Когда отец брал отпуск, мы ездили отдыхать на песчаные пляжи озера Ньяса. Это озеро так велико, что кажется морем: другой его берег теряется за горизонтом. Мы останавливались в приятной гостинице, где роль номеров играли пляжные домики. Один из отпусков отца мы провели в съемном домике, стоявшем высоко на горе Зомбе. Там со мной произошел один случай, показывающий, что тогда я был слишком легковерен (хотя история с Санта-Клаусом как будто свидетельствует об обратном). Я играл в прятки с одним дружелюбным африканцем. Не обнаружив его в одной хижине, через некоторое время я снова заглянул в нее, и на этот раз он был там, хотя я был уверен, что в прошлый раз хорошо ее осмотрел. Он поклялся, что все время сидел в этой хижине, но на время сделался невидимым, и я ему поверил. Как ни очевидно мне теперь, что он говорил неправду, тогда это объяснение показалось мне самым правдоподобным. Я невольно задаюсь вопросом, есть ли педагогические оправдания тому, что детей пичкают сказками, в которых полно чудес и волшебства, в том числе людей-невидимок. Но стоит мне высказать эту мысль, как на меня набрасываются с обвинениями, что я пытаюсь отнять у детей волшебство детства. Кажется, я не рассказал своим родителям об этом случае на горе Зомбе, но, думаю, мне бы понравилось, если бы они изложили мне суть того, что писал о чудесах шотландский философ Дэвид Юм, и спросили, что больше похоже на чудо – возможность обмана взрослым человеком легковерного ребенка с целью удивить того или возможность действительно сделаться невидимым. Как ты теперь думаешь, малыш, что на самом деле случилось в той хижине на горе Зомбе, одиноко возвышающейся над равниной?
Вот еще один пример моей детской легковерности: чтобы я меньше расстраивался по поводу смерти домашних животных, кто-то сказал мне, что когда они умирают, то попадают в свой собственный рай – “страну счастливой охоты”, и я поверил, даже не задумавшись о том, рай ли это и для жертв, на которых там охотятся. Однажды в Маллионе я увидел собаку и спросил кого-то, чья она. В ответ мне послышалось что-то вроде: “Собака миссис Лэднер вернулась”. Я знал, что у моей бабушки была собака по кличке Сэффрон, которая умерла задолго до моего рождения, и сразу решил (удивившись, но не настолько, чтобы попытаться разобраться), что это действительно Сэффрон, на какое-то время вернувшаяся из “страны счастливой охоты”.

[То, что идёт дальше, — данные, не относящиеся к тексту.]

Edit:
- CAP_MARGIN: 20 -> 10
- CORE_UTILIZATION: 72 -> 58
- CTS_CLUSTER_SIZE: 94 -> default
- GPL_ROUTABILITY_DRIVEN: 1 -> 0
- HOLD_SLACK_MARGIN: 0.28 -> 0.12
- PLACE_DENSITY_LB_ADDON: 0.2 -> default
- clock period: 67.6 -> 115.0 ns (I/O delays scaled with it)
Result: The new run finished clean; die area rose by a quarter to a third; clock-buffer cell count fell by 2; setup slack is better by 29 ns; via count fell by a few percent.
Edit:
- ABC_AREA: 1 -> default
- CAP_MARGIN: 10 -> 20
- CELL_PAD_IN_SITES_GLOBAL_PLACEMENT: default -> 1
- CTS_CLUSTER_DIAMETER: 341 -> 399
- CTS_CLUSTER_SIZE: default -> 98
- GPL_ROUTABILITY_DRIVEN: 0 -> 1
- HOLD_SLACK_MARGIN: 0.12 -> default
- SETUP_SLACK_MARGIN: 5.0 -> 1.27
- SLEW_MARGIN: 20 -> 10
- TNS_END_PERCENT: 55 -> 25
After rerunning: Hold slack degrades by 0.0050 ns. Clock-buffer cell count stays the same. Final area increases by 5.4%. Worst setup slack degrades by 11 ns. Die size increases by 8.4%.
module mul_op #(parameter INPUTS = 2,
		parameter OUTPUTS = 1,
		parameter DATA_IN_SIZE = 32,
		parameter DATA_OUT_SIZE = 32)
		(
		input clk,
		input rst,
		input [INPUTS * (DATA_IN_SIZE)- 1 : 0]data_in_bus,
		input [INPUTS - 1 : 0]valid_in_bus,
		output [INPUTS - 1 : 0] ready_in_bus,
		output [OUTPUTS * (DATA_OUT_SIZE) - 1 : 0]data_out_bus,
		output [OUTPUTS - 1 : 0]valid_out_bus,
		input 	[OUTPUTS - 1 : 0] ready_out_bus
);
	localparam LATENCY = 4;
	wire [2 * DATA_OUT_SIZE - 1 : 0] temp_result;
	wire join_valid;
	wire buff_valid, oehb_valid, oehb_ready;
	wire oehb_dataOut, oehb_datain;
	joinC #(.N(INPUTS)) add_fork(.valid_in(valid_in_bus), .ready_in(ready_in_bus), .valid_out(join_valid), .ready_out(oehb_ready));
	mul_4_stage multiply_unit (.clk(clk), .ce(oehb_ready), .a(data_in_bus[0 * DATA_IN_SIZE +: DATA_IN_SIZE]), .b(data_in_bus[1 * DATA_IN_SIZE +: DATA_IN_SIZE]), .p(data_out_bus[0 * DATA_OUT_SIZE +: DATA_OUT_SIZE]));
	delay_buffer #(.SIZE(LATENCY - 1))delay_buff(.clk(clk), .rst(rst), .valid_in(join_valid), .ready_in(oehb_ready), .valid_out(buff_valid));
	OEHB #(.INPUTS(1), .OUTPUTS(1), .DATA_IN_SIZE(1), .DATA_OUT_SIZE(1)) oehb_buffer (.clk(clk), .rst(rst),
										 .data_in_bus(1'b0), .valid_in_bus(buff_valid), .ready_in_bus(oehb_ready),
										 .data_out_bus(oehb_dataOut), .valid_out_bus(valid_out_bus[0]), .ready_out_bus(ready_out_bus[0]));
endmodule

Почему родители считают своим долгом поддерживать в детях легковерие? Так ли уж плохо задать ребенку, верящему в Санта-Клауса, несколько интересных наводящих вопросов? Сколько каминных труб ему пришлось бы облететь, чтобы разнести подарки всем детям на свете? С какой скоростью пришлось бы летать его оленям, чтобы он справился с этой задачей за одну ночь? Незачем говорить детям открытым текстом, что Санта-Клауса не существует. Можно просто поощрять в них похвальную привычку сомневаться и задавать вопросы.
В военное время, за тысячи миль от родственников и больших магазинов, я не так уж много мог получать подарков на Рождество и дни рождения, но мои родители компенсировали их немногочисленность оригинальностью. Мама как-то сшила потрясающего плюшевого мишку размером с меня самого, а отец находил применение своей изобретательности, изготавливая для меня различные игрушки. Однажды это был грузовик, у которого под капотом имелась одна, зато настоящая свеча зажигания (огромная для игрушечной машины, но это несоответствие меня только радовало). Когда мне было года четыре, я был от этого грузовика без ума. В записях родителей отмечено, что я любил делать вид, будто “машина сломалась”, после чего производил ремонт, объявляя, что именно я делаю:
Заделываю прокол.
Стираю воду с брамтлёра (трамблёра).
Чиню аккумулятор.
Заливаю воду в радиатор.
Подправляю карбюратор.
Вытягиваю подсос.
Пытаюсь включить по-другому.
Чиню зажигание.
Правильно вставляю запасные аккумуляторы.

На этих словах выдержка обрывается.